Mit der Öffnung für den Wettbewerb haben sich die Kosten für die Verpackungsentsorgung in Deutschland halbiert, erinnert der Systembetreiber. Umgerechnet zahle jeder Bürger für den Gelben Sack oder die Gelbe Tonne heute nur 11 Euro im Jahr. Kostensenkungen seien bei der Verpackungsentsorgung in den vergangenen 25 Jahren vor allem im Bereich Sortierung und Verwertung erzielt worden, beispielsweise durch automatische Sortieranlagen und die effiziente Bündelung von Stoffströmen durch die dualen Systeme.

„Die Festlegung von Standards im Bereich der Erfassungslogistik ist für die ökonomisch effiziente Umsetzung essentiell“, betont DSD. Dagegen würde die steigende Zahl von kommunalen Sondersammelsystemen die Kosten drastisch erhöhen. Da der Anteil der Kosten für die Sammlung bereits in der Vergangenheit prozentual stark gestiegen ist und heute schon etwa 63 Prozent der Gesamtkosten des Systems ausmacht, wären signifikante weitere Kostensteigerungen zu erwarten. Zusätzliche 16 Prozent der Gesamtkosten (rund 115 Millionen Euro) seien heute sogenannte Nebenentgelte, die die dualen Systeme jährlich an die öffentlich-rechtlichen Entsorgungsträger entrichten, unter anderem für die Sauberhaltung der Glascontainerplätze.

Während die Kosten der Verpackungsentsorgung in den vergangenen Jahren deutlich gesunken sind, entwickeln sich die Kosten für die Hausmüllentsorgung vielerorts in die gegenläufige Richtung, sagt der Systembetreiber. Dies sei auch auf die mangelnde Wettbewerbssituation bei der kommunalen Abfallentsorgung zurückzuführen. „Anreize für Kostensenkung bestehen hier nicht.“

Keine Vereinfachung von Vollzug und Kontrolle

Aus Sicht von DSD bleibt völlig unklar, wie Kommunen die Nachweispflicht über gesetzliche Sortieranforderungen und Verwertungsquoten erbringen sollen. Aktuell legen die zehn dualen Systeme allen Ländern eine lückenlose, nach einheitlichen Standards erarbeitete Dokumentation über alle Prozessstufen aller Verpackungsmengen vor, so der Systembetreiber. Mit etwa 850 öffentlich-rechtlichen Entsorgungsträgern in der Verantwortung würde diese Nachweisführung deutlich verkompliziert. Auch Vollzug und Kontrolle würden keinesfalls vereinfacht, wie in den Eckpunkten gefordert – zumal Kommunen im Vergleich zu privatwirtschaftlichen Akteuren praktisch nicht sanktionierbar sind.

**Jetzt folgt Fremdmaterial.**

### config.mk
export PLATFORM = sky130hd
export DESIGN_NAME = chunked_adder
export DESIGN_NICKNAME = d
export VERILOG_FILES = /design/src/rtl/chunked_adder.sv
export SDC_FILE = /design/constraint.sdc
export NUM_CORES = 1
export LEC_CHECK = 0
export CAP_MARGIN = 30
export CORE_AREA = 2 2 95 60
export CTS_CLUSTER_SIZE = 25
export DETAILED_ROUTE_END_ITERATION = 8
export DIE_AREA = 0 0 97 62
export PLACE_DENSITY = 0.85
export SYNTH_ARGS = -nofsm -noshare
export SYNTH_HDL_FRONTEND = slang
export SYNTH_SLANG_ARGS = --single-unit
### constraint.sdc
create_clock -name clk -period 6.2 [get_ports clk]
set_input_delay 1.24 -clock clk [delete_from_list [all_inputs] [get_ports clk]]
set_output_delay 1.24 -clock clk [all_outputs]
set_load 0.01 [all_outputs]
### src/rtl/chunked_adder.sv
// Multi-cycle adder/subtractor: DIGIT bits per clock with a registered carry between chunks.
// Valid/ready handshakes on both sides; latency is WIDTH/DIGIT cycles from accept to out_valid.
module chunked_adder #(
    parameter int WIDTH = 16,
    parameter int DIGIT = 4
) (
    input  logic             clk,
    input  logic             rst_n,
    input  logic             in_valid,
    output logic             in_ready,
    input  logic [WIDTH-1:0] a,
    input  logic [WIDTH-1:0] b,
    input  logic             sub,
    input  logic             cin,
    output logic             out_valid,
    input  logic             out_ready,
    output logic [WIDTH-1:0] sum,
    output logic             cout,
    output logic             ovf
);

    localparam int NCHUNK = WIDTH / DIGIT;
    localparam int CNTW   = (NCHUNK > 1) ? $clog2(NCHUNK) : 1;

    typedef enum logic [1:0] {StIdle, StRun, StDone} state_e;

    state_e            state_q, state_d;
    logic [WIDTH-1:0]  a_q, b_q, sum_q;
    logic              carry_q, cout_q, ovf_q;
    logic [CNTW-1:0]   cnt_q;
    logic              accept, last;
    logic [DIGIT-1:0]  a_chunk, b_chunk;
    logic [DIGIT:0]    chunk_sum;

    always_ff @(posedge clk or negedge rst_n) begin
        if (!rst_n) begin
            state_q <= StIdle;
        end else begin
            state_q <= state_d;
        end
    end

    always_comb begin
        state_d = state_q;
        case (state_q)
            StIdle:  if (accept) state_d = StRun;
            StRun:   if (last) state_d = StDone;
            StDone:  if (out_ready) state_d = in_valid ? StRun : StIdle;
            default: state_d = StIdle;
        endcase
    end

    always_comb begin
        in_ready  = (state_q == StIdle) | ((state_q == StDone) & out_ready);
        out_valid = (state_q == StDone);
        sum       = sum_q;
        cout      = cout_q;
        ovf       = ovf_q;
    end

    assign accept = in_valid & in_ready;
    assign last   = (cnt_q == CNTW'(NCHUNK - 1));

    // Constant-index mux keeps every part-select in range, including NCHUNK == 1.
    always_comb begin
        a_chunk = '0;
        b_chunk = '0;
        for (int k = 0; k < NCHUNK; k++) begin
            if (cnt_q == CNTW'(k)) begin
                a_chunk = a_q[k*DIGIT +: DIGIT];
                b_chunk = b_q[k*DIGIT +: DIGIT];
            end
        end
        chunk_sum = {1'b0, a_chunk} + {1'b0, b_chunk} + (DIGIT + 1)'(carry_q);
    end

    always_ff @(posedge clk or negedge rst_n) begin
        if (!rst_n) begin
            a_q     <= '0;
            b_q     <= '0;
            sum_q   <= '0;
            carry_q <= 1'b0;
            cout_q  <= 1'b0;
            ovf_q   <= 1'b0;
            cnt_q   <= '0;
        end else if (accept) begin
            a_q     <= a;
            b_q     <= sub ? ~b : b;
            carry_q <= cin ^ sub;
            cnt_q   <= '0;
        end else if (state_q == StRun) begin
            for (int k = 0; k < NCHUNK; k++) begin
                if (cnt_q == CNTW'(k)) begin
                    sum_q[k*DIGIT +: DIGIT] <= chunk_sum[DIGIT-1:0];
                end
            end
            carry_q <= chunk_sum[DIGIT];
            if (last) begin
                cnt_q  <= '0;
                cout_q <= chunk_sum[DIGIT];
                // The last chunk's top bit is the result MSB.
                ovf_q  <= (a_q[WIDTH-1] == b_q[WIDTH-1]) & (chunk_sum[DIGIT-1] != a_q[WIDTH-1]);
            end else begin
                cnt_q <= cnt_q + CNTW'(1);
            end
        end
    end

endmodule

Kommunen wären überfordert

Eine komplett kommunale Organisationsverantwortung würde den Großteil der Kommunen überfordern, ist DSD überzeugt. Vielerorts müssten entsprechende Strukturen kostenintensiv erst geschaffen oder Prozesse organisiert werden. Kommunen ohne eigenen Abfallwirtschaftsbetrieb etwa müssten die Entsorgungsleistungen ausschreiben und die Aufgabenerfüllung durch die Dienstleister stetig nachhalten. Um „echte Stoffkreisläufe“ zu schaffen, wie in den Eckpunkten vorgesehen, müssten die 850 öffentlich-rechtlichen Entsorgungsträger zudem mit den einzelnen Herstellern das (recyclingfreundliche) Design von Verpackungen und anderen Produkten diskutieren. Viele kommunale Akteure hätten sich vor diesem Hintergrund bereits gegen eine Übertragung der Bereiche Sortierung und Verwertung ausgesprochen.